■ PROBLEM
Among the entries, which lines carry the string "Number"? Copy each of them.

■ RECORDS SUPPLIED
`config.mk`:
```
export PLATFORM = sky130hd
export DESIGN_NAME = uart_msg_scheduler
export DESIGN_NICKNAME = d
export VERILOG_FILES = /design/src/rtl/uart_msg_scheduler.sv
export SDC_FILE = /design/constraint.sdc
export NUM_CORES = 1
export LEC_CHECK = 0
export BUFFER_PORTS_ARGS = -buffer_cell sky130_fd_sc_hd__buf_2
export CORE_MARGIN = 2
export CORE_UTILIZATION = 50
export CTS_CLUSTER_DIAMETER = 60
export DETAILED_ROUTE_END_ITERATION = 8
export PLACE_DENSITY = 0.8
export SLEW_MARGIN = 20
export SYNTH_ARGS = -nofsm -noshare
export SYNTH_HDL_FRONTEND = slang
export SYNTH_SLANG_ARGS = --single-unit
```
`constraint.sdc`:
```
create_clock -name clk -period 4.05 [get_ports clk]
set_clock_uncertainty 0.15 [all_clocks]
set_input_delay 0 -clock clk [delete_from_list [all_inputs] [get_ports clk]]
set_output_delay 0 -clock clk [all_outputs]
set_load 0.01 [all_outputs]
```
`src/rtl/uart_msg_scheduler.sv`:
```
// Round-robin scheduler that streams fixed-size ROM message slots into a shared UART TX FIFO.
// Requests are latched, one slot is granted at a time, and the ROM's one-cycle read latency is covered by FETCH.
module uart_msg_scheduler #(
  parameter int          N_REQ   = 4,
  parameter int          MSG_LEN = 16,
  parameter logic [7:0]  TERM    = 8'h00
) (
  input  logic                                      clk,
  input  logic                                      reset_n,
  input  logic [N_REQ-1:0]                          req,
  input  logic                                      tx_full,
  input  logic [7:0]                                rom_data,
  output logic [$clog2(N_REQ)+$clog2(MSG_LEN)-1:0]  rom_addr,
  output logic                                      wr,
  output logic [7:0]                                w_data,
  output logic                                      busy,
  output logic                                      done_tick,
  output logic [$clog2(N_REQ)-1:0]                  done_id
);

  localparam int GW = $clog2(N_REQ);
  localparam int OW = $clog2(MSG_LEN);
  localparam logic [N_REQ-1:0] ONE_HOT0 = N_REQ'(1);

  typedef enum logic [1:0] {IDLE, FETCH, SEND, DONE} state_t;

  state_t           state_q, state_d;
  logic [N_REQ-1:0] pending_q, pending_d;
  logic [OW-1:0]    offset_q, offset_d;
  logic [GW-1:0]    grant_q, grant_d;
  logic [GW-1:0]    last_grant_q, last_grant_d;
  logic             busy_q, busy_d;
  logic             done_tick_q, done_tick_d;
  logic [GW-1:0]    done_id_q, done_id_d;

  logic             arb_found;
  logic [GW-1:0]    arb_pick;
  int               arb_idx;

  // Round-robin search starting just after the most recently finished slot.
  always_comb begin
    arb_found = 1'b0;
    arb_pick  = '0;
    arb_idx   = 0;
    for (int k = 1; k <= N_REQ; k++) begin
      arb_idx = (int'(last_grant_q) + k) % N_REQ;
      if (!arb_found && pending_q[arb_idx[GW-1:0]]) begin
        arb_found = 1'b1;
        arb_pick  = arb_idx[GW-1:0];
      end
    end
  end

  always_comb begin
    state_d      = state_q;
    pending_d    = pending_q | req;
    offset_d     = offset_q;
    grant_d      = grant_q;
    last_grant_d = last_grant_q;
    case (state_q)
      IDLE: begin
        if (arb_found) begin
          grant_d  = arb_pick;
          offset_d = '0;
          state_d  = FETCH;
        end
      end
      FETCH: state_d = SEND;
      SEND: begin
        if (rom_data == TERM) begin
          state_d = DONE;
        end else if (!tx_full) begin
          if (offset_q == OW'(MSG_LEN - 1)) begin
            state_d = DONE;
          end else begin
            offset_d = offset_q + 1'b1;
            state_d  = FETCH;
          end
        end
      end
      DONE: begin
        // A request arriving in this same cycle re-arms the slot.
        pending_d    = (pending_q & ~(ONE_HOT0 << grant_q)) | req;
        last_grant_d = grant_q;
        state_d      = IDLE;
      end
      default: state_d = IDLE;
    endcase
    busy_d      = (state_d != IDLE);
    done_tick_d = (state_d == DONE);
    done_id_d   = (state_d == DONE) ? grant_q : done_id_q;
  end

  always_ff @(posedge clk or negedge reset_n) begin
    if (!reset_n) begin
      state_q      <= IDLE;
      pending_q    <= '0;
      offset_q     <= '0;
      grant_q      <= '0;
      last_grant_q <= GW'(N_REQ - 1);
      busy_q       <= 1'b0;
      done_tick_q  <= 1'b0;
      done_id_q    <= '0;
    end else begin
      state_q      <= state_d;
      pending_q    <= pending_d;
      offset_q     <= offset_d;
      grant_q      <= grant_d;
      last_grant_q <= last_grant_d;
      busy_q       <= busy_d;
      done_tick_q  <= done_tick_d;
      done_id_q    <= done_id_d;
    end
  end

  assign rom_addr  = {grant_q, offset_q};
  assign wr        = (state_q == SEND) && (rom_data != TERM) && !tx_full;
  assign w_data    = rom_data;
  assign busy      = busy_q;
  assign done_tick = done_tick_q;
  assign done_id   = done_id_q;

endmodule

```
==> impl_results.md <==
- Status: finished clean
- Crit path top cell by count: dlygate4sd3_1
- Die Wd: 48.6 µm
- # setup viols final: 0
- EDFF count, synth: 0
- Main synth FF type: dfrtp_1
- Synth warn: 0
- Most common cell after layout, fill and taps aside: buf_2
- Setup TNS: 0 ps
- Synth async-reset ratio: 1.00
- Min Tclk post-route: 2640 ps
- Sequential area share after synthesis: 0.455
- R2r startpoint: state_q[0]
- Clock share of power: 0.137
- Initial Utilization: 0.518
- TritonCTS clock tree: done
- Final core utilization: 0.649
- Antenna violations before repair: 0
- Critical Path AT: 2670 ps
- Nets@finish: 151
- Clock sinks: 18
- Final ANT Viol Nets: 0
- Startpoint types: input pin
- Worst Reg-to-Reg Cells: 5
- Worst Hold Class: input pin to asynchronous set/reset pin
- Core area: 1920 µm²
- Post-detail-place hpwl: 1500 µm
- Distinct cell type count after synthesis: 33
- Max Cap Viol: 0
- Ports: 34
- Syn-to-layout area delta: 25.4%
- Mapped Nets: 113
- Tightest Pin Transition: 507 ps
- Crit. Startpoint: rom_data[6]
- Routed WL: 2080 µm
- Vias per cell: 5.58
- Worst setup path class: input pin to register
- DR iter-0 viols: 11
- Synth Register Bits: 18
- Grt total ovfl: 0
- ANT cells: 0
- Fmax: 0.379 GHz
- Number of hold violations in the final report: 0
- Worst reg2reg path endpoint: offset_q[0]
- Switch share: 0.387
- Via count: 892
- Crit path to: done_id[0]
- Worst path bufs/invs: 4
- Critical-path top delay cell: dlygate4sd3_1
- Post-cts repair resize count: 0
- Crit path max-delay family: buffers and inverters
- Internal Power: 389 µW
- Synthesized cell area: 995 µm²
- Gate Count Post-Synth: 97
- Critical Path RT: 4080 ps
- Slew Limit Headroom: 0.662
- Psw: 245 µW
- Worst-Skew Late Latency: 290 ps
- Slew Limit Fails: 0
- Worst Setup End Kind: register
- Layout cells sized above 1: 0.331
- Total GRT Usage: 0.196
- Num CTS Buffers: 3
- Htree depth: 1
- Static leakage: 0.588 nW
- Avg Cell Area, Syn: 10.3 µm²
- I/O Buffers: 33
- Combinational share of power: 0.386
- Number of global-route vias before repair: 845
- RSZ-0062 raised after global routing: false
- Wire length per cell: 13.0 µm
- CP max stage delay: 600 ps
- Largest net degree at the start of global routing: 19
- Rows: 16
- First-pass GRT wire length: 3580 µm
- Die Area: 2360 µm²
- PD cells: 508 nW/µm²
- Clk pin slew, worst setup/hold paths: 90 ps
- R2R Setup Slk: 1980 ps
- Root buffer cell: clkbuf_4
- GP Congestion: 0.777
- Peak VDD IR: 240 µV
- Part of the power in registers: 0.477
- CTS Buffer Depth: 2
- Pre-antenna DRT Iters: 4
- Die Y: 48.6 µm
- Cells along the critical path: dlygate4sd3_1 > buf_2 > nor4_4 > dlygate4sd3_1 > nand2_1 > dlygate4sd3_1 > a21oi_2 > mux2_1
- Period utilization: 0.652
- Largest fanout on the critical path: 4
- Most frequent cells in the layout: 33 x buf_2, 16 x dfrtp_1, 13 x nand2_1, 10 x dlygate4sd3_1, 8 x nand2b_1
- Crit. path cell count: 8
- Remaining routing DRC violations: 0
- Fill count: 187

■ EXPECTED OUTPUT
- Number of hold violations in the final report: 0
- Number of global-route vias before repair: 845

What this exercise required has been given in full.